*** Opening Exercise data ***

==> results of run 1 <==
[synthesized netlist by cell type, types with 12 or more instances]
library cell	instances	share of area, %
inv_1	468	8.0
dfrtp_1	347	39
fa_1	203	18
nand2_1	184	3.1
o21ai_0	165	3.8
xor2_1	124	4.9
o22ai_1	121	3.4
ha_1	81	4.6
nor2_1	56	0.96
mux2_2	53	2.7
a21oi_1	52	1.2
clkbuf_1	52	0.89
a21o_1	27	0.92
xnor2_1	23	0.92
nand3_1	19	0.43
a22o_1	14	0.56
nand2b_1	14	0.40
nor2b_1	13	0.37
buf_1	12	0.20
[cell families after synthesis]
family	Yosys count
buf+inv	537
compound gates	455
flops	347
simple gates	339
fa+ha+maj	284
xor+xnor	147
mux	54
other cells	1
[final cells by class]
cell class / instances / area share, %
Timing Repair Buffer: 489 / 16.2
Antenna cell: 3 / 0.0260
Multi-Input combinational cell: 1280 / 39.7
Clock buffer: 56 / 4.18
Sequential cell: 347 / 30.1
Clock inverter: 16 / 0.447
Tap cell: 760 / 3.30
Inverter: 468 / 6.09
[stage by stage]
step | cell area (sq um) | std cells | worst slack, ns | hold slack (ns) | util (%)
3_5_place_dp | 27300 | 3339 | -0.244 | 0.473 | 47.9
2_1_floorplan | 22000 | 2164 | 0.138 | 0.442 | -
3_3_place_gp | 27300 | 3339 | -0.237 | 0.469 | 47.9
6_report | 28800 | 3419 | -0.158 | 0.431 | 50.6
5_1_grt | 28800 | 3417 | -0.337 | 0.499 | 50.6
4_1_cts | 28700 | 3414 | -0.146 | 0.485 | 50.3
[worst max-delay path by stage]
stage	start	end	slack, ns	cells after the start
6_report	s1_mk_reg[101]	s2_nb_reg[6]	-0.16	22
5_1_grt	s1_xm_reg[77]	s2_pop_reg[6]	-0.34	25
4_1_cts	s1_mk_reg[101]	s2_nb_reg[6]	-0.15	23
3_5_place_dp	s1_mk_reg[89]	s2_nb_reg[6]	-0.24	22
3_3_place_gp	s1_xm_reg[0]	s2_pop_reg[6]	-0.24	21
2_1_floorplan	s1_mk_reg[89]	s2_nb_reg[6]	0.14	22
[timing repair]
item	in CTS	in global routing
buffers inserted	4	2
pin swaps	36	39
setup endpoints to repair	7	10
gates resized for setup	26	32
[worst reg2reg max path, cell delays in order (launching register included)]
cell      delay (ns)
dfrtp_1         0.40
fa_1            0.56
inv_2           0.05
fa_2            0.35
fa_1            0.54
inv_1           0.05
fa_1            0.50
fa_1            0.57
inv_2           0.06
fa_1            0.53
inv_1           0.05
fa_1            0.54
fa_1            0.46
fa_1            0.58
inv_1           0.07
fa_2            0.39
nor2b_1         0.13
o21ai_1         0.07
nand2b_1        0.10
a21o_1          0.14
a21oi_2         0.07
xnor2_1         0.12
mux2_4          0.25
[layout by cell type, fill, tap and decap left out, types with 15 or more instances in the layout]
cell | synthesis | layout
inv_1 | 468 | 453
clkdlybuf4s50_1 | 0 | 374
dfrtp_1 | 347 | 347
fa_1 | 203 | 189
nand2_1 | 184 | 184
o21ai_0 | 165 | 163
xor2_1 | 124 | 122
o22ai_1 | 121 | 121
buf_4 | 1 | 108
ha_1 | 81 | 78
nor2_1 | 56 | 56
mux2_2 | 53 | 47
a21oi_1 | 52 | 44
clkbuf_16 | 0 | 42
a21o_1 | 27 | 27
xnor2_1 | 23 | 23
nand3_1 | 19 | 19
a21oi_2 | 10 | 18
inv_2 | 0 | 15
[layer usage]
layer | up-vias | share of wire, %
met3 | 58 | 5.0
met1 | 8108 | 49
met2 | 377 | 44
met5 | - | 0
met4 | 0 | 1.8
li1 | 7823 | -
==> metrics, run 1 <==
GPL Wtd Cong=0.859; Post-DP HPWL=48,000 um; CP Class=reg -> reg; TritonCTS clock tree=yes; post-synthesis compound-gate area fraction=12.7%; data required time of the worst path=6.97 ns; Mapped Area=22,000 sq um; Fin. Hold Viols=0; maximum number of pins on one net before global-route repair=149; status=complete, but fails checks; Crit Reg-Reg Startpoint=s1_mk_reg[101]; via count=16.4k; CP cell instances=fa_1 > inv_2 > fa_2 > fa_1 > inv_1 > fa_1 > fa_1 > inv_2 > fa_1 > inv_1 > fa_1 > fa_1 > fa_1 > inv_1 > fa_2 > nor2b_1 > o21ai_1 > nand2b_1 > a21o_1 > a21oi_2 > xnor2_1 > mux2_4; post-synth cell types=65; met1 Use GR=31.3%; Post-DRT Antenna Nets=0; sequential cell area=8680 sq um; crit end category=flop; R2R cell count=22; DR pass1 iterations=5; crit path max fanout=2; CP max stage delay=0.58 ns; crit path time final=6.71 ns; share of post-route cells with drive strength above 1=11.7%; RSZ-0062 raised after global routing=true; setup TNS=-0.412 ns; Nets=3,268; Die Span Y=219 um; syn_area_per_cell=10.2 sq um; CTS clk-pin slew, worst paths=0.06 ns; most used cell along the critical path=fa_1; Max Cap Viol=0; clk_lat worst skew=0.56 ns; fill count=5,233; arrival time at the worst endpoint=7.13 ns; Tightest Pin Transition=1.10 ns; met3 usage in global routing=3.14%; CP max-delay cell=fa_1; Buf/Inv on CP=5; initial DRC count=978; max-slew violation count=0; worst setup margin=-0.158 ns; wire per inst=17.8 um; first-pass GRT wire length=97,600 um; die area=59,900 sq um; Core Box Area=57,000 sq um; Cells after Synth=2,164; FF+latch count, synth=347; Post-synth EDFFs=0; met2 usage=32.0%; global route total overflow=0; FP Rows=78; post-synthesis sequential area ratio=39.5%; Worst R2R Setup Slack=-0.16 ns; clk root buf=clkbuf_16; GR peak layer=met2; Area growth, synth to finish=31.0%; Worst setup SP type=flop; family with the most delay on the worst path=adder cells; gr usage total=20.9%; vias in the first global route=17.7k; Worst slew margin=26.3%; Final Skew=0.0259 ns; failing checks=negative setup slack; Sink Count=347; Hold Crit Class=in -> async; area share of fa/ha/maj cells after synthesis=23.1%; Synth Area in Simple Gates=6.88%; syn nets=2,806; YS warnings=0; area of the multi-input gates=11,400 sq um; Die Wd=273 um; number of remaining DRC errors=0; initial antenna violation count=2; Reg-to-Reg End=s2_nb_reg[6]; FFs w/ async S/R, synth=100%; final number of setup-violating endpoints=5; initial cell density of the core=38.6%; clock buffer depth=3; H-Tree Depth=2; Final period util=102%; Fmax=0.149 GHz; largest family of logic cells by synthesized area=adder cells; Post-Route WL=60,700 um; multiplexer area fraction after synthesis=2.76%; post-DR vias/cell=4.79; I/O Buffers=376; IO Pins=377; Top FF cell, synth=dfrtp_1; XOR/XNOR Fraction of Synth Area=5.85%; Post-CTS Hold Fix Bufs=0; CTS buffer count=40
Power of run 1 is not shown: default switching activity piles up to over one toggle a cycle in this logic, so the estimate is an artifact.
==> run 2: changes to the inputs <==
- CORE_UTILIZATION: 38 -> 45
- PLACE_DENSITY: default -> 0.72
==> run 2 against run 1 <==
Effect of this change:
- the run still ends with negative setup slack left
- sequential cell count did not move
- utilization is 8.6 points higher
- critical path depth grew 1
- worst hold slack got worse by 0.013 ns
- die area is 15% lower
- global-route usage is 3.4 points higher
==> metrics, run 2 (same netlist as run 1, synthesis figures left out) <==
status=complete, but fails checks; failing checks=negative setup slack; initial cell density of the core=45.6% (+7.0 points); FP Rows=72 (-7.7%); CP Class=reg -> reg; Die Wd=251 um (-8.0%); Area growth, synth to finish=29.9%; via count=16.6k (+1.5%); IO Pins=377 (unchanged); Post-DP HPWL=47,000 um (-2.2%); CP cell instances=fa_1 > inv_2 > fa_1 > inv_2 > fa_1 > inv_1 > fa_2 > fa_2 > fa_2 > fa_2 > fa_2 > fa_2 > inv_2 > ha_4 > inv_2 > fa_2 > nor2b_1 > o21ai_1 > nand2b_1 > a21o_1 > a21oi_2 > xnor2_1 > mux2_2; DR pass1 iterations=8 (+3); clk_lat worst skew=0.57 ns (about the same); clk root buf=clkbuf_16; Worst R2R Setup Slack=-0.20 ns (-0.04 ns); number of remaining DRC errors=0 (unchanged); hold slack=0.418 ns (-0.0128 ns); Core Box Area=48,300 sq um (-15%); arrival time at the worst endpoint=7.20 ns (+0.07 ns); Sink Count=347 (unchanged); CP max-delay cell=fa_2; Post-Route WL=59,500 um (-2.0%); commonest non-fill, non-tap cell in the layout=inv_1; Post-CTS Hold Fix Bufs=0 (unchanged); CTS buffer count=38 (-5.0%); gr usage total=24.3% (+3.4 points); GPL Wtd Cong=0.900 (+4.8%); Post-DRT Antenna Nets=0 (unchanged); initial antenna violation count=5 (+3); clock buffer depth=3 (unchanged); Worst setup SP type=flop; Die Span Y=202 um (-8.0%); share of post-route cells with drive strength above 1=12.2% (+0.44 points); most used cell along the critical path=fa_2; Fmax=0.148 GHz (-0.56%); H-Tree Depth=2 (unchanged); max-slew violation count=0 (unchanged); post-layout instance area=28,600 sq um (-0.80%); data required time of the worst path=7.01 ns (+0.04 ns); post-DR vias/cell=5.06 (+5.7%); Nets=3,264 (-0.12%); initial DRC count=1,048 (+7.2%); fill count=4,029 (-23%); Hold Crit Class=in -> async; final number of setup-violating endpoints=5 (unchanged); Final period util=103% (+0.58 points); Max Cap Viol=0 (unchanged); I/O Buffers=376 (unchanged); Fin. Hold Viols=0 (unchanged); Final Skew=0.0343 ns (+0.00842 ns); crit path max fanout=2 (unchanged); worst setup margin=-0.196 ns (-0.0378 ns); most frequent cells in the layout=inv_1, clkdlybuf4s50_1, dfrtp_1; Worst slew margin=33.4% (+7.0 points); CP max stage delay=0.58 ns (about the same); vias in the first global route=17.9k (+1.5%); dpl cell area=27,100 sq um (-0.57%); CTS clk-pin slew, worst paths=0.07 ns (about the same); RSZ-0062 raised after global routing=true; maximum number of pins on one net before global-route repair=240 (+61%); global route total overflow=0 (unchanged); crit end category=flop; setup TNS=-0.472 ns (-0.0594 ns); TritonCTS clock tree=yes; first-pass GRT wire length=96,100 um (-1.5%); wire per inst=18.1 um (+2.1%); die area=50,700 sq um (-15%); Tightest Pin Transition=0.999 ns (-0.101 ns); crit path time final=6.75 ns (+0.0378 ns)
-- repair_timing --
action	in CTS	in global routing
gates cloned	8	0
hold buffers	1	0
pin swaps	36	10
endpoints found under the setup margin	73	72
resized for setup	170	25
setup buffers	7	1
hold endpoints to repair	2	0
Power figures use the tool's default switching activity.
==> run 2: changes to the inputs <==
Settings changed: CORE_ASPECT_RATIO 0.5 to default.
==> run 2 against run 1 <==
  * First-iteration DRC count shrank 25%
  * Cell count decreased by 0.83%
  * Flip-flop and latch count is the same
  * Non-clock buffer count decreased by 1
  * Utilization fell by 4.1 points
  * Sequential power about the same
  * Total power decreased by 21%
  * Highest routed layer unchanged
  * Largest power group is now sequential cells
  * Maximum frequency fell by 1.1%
## src/rtl/encoder_input_loader_if.sv

```systemverilog
// Stream-in / vector-out bundle between the sample source, the loader and the dense encoder.
interface encoder_input_loader_if #(
  parameter int N_input = 9,
  parameter int BITSIZE = 32,
  parameter int CNT_W   = $clog2(N_input) + 1
);
  logic signed [BITSIZE-1:0]         s_data;
  logic                              s_valid;
  logic                              s_last;
  logic                              s_ready;
  logic        [N_input*BITSIZE-1:0] x;
  logic                              x_valid;
  logic                              x_ready;
  logic                              frame_err;
  logic        [CNT_W-1:0]           word_cnt;

  modport slave (
    input  s_data, s_valid, s_last, x_ready,
    output s_ready, x, x_valid, frame_err, word_cnt
  );

  modport master (
    output s_data, s_valid, s_last, x_ready,
    input  s_ready, x, x_valid, frame_err, word_cnt
  );
endinterface

```

## src/rtl/encoder_input_loader.sv

```systemverilog
// Serial-to-parallel loader: packs N_input samples into the encoder x vector and drops
// frames whose s_last position does not match N_input.
module encoder_input_loader #(
  parameter int N_input = 9,
  parameter int BITSIZE = 32,
  parameter int CNT_W   = $clog2(N_input) + 1
) (
  input logic                    clk,
  input logic                    rst_n,
  encoder_input_loader_if.slave  bus
);
  typedef enum logic [1:0] {LOAD, FULL, DRAIN} state_t;

  localparam logic [CNT_W-1:0] LAST_IDX = CNT_W'(N_input - 1);
  localparam logic [CNT_W-1:0] FULL_CNT = CNT_W'(N_input);

  state_t                      state_q, state_d;
  logic [CNT_W-1:0]            word_cnt_q, word_cnt_d;
  logic [N_input*BITSIZE-1:0]  x_q, x_d;
  logic                        x_valid_q, x_valid_d;
  logic                        s_ready_q, s_ready_d;
  logic                        frame_err_q, frame_err_d;

  logic accept;
  logic out_hs;

  assign accept = bus.s_valid & s_ready_q;
  assign out_hs = x_valid_q & bus.x_ready;

  always_comb begin
    state_d     = state_q;
    word_cnt_d  = word_cnt_q;
    x_d         = x_q;
    x_valid_d   = x_valid_q;
    s_ready_d   = s_ready_q;
    frame_err_d = 1'b0;
    case (state_q)
      LOAD: begin
        s_ready_d = 1'b1;
        if (accept) begin
          for (int i = 0; i < N_input; i++) begin
            if (word_cnt_q == CNT_W'(i)) x_d[i*BITSIZE +: BITSIZE] = bus.s_data;
          end
          if (word_cnt_q == LAST_IDX) begin
            if (bus.s_last) begin
              state_d    = FULL;
              x_valid_d  = 1'b1;
              s_ready_d  = 1'b0;
              word_cnt_d = FULL_CNT;
            end else begin
              // Too long: discard the rest of this frame up to its s_last.
              state_d     = DRAIN;
              frame_err_d = 1'b1;
              word_cnt_d  = '0;
            end
          end else if (bus.s_last) begin
            frame_err_d = 1'b1;
            word_cnt_d  = '0;
          end else begin
            word_cnt_d = word_cnt_q + CNT_W'(1);
          end
        end
      end
      FULL: begin
        if (out_hs) begin
          state_d    = LOAD;
          x_valid_d  = 1'b0;
          s_ready_d  = 1'b1;
          word_cnt_d = '0;
        end
      end
      DRAIN: begin
        s_ready_d = 1'b1;
        if (accept && bus.s_last) state_d = LOAD;
      end
      default: begin
        state_d    = LOAD;
        word_cnt_d = '0;
        x_valid_d  = 1'b0;
        s_ready_d  = 1'b0;
      end
    endcase
  end

  always_ff @(posedge clk or negedge rst_n) begin
    if (!rst_n) begin
      state_q     <= LOAD;
      word_cnt_q  <= '0;
      x_q         <= '0;
      x_valid_q   <= 1'b0;
      s_ready_q   <= 1'b0;
      frame_err_q <= 1'b0;
    end else begin
      state_q     <= state_d;
      word_cnt_q  <= word_cnt_d;
      x_q         <= x_d;
      x_valid_q   <= x_valid_d;
      s_ready_q   <= s_ready_d;
      frame_err_q <= frame_err_d;
    end
  end

  assign bus.s_ready   = s_ready_q;
  assign bus.x         = x_q;
  assign bus.x_valid   = x_valid_q;
  assign bus.frame_err = frame_err_q;
  assign bus.word_cnt  = word_cnt_q;
endmodule
```

## src/flat_wrapper.sv

```systemverilog
// flat-port wrapper written by rule: the top's interface ports become plain ports
module encoder_input_loader_flat 
#(
  parameter int N_input = 9,
  parameter int BITSIZE = 32,
  parameter int CNT_W   = $clog2(N_input) + 1
)
  (clk, rst_n, bus_s_data, bus_s_valid, bus_s_last, bus_x_ready, bus_s_ready, bus_x, bus_x_valid, bus_frame_err, bus_word_cnt);
  encoder_input_loader_if #(.N_input(N_input), .BITSIZE(BITSIZE), .CNT_W(CNT_W)) bus_i ();
  input logic clk;
  input logic rst_n;
  input wire logic [$bits(bus_i.s_data)-1:0] bus_s_data;
  input wire logic [$bits(bus_i.s_valid)-1:0] bus_s_valid;
  input wire logic [$bits(bus_i.s_last)-1:0] bus_s_last;
  input wire logic [$bits(bus_i.x_ready)-1:0] bus_x_ready;
  output wire logic [$bits(bus_i.s_ready)-1:0] bus_s_ready;
  output wire logic [$bits(bus_i.x)-1:0] bus_x;
  output wire logic [$bits(bus_i.x_valid)-1:0] bus_x_valid;
  output wire logic [$bits(bus_i.frame_err)-1:0] bus_frame_err;
  output wire logic [$bits(bus_i.word_cnt)-1:0] bus_word_cnt;
  assign bus_i.s_data = bus_s_data;
  assign bus_i.s_valid = bus_s_valid;
  assign bus_i.s_last = bus_s_last;
  assign bus_i.x_ready = bus_x_ready;
  assign bus_s_ready = bus_i.s_ready;
  assign bus_x = bus_i.x;
  assign bus_x_valid = bus_i.x_valid;
  assign bus_frame_err = bus_i.frame_err;
  assign bus_word_cnt = bus_i.word_cnt;
  encoder_input_loader #(.N_input(N_input), .BITSIZE(BITSIZE), .CNT_W(CNT_W)) u_core (.clk(clk), .rst_n(rst_n), .bus(bus_i));
endmodule
```
==> config.mk <==
export PLATFORM = sky130hd
export DESIGN_NAME = icache_responder_flat
export DESIGN_NICKNAME = d
export VERILOG_FILES = /design/src/rtl/icache_responder_if.sv /design/src/rtl/icache_responder.sv /design/src/flat_wrapper.sv
export SDC_FILE = /design/constraint.sdc
export NUM_CORES = 1
export LEC_CHECK = 0
export ABC_AREA = 0
export ABC_CLOCK_PERIOD_IN_PS = 5130
export CORE_UTILIZATION = 54
export DETAILED_ROUTE_END_ITERATION = 12
export DONT_BUFFER_PORTS = 1
export HOLD_SLACK_MARGIN = 0.15
export PLACE_DENSITY = 0.76
export SLEW_MARGIN = 0
export SYNTH_ARGS = -nofsm -noshare
export SYNTH_HDL_FRONTEND = slang
export SYNTH_SLANG_ARGS = --single-unit
==> constraint.sdc <==
create_clock -name CLK -period 5.13 [get_ports CLK]
set_clock_uncertainty 0.05 [all_clocks]
set_input_delay 1.026 -clock CLK [delete_from_list [all_inputs] [get_ports CLK]]
set_output_delay 1.026 -clock CLK [all_outputs]
set_load 0.01 [all_outputs]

*** Closing Exercise data ***

Problem to work on
In the entries, some lines may contain the word "metrics". Give how many do, as a number by itself.

Exercise answer
2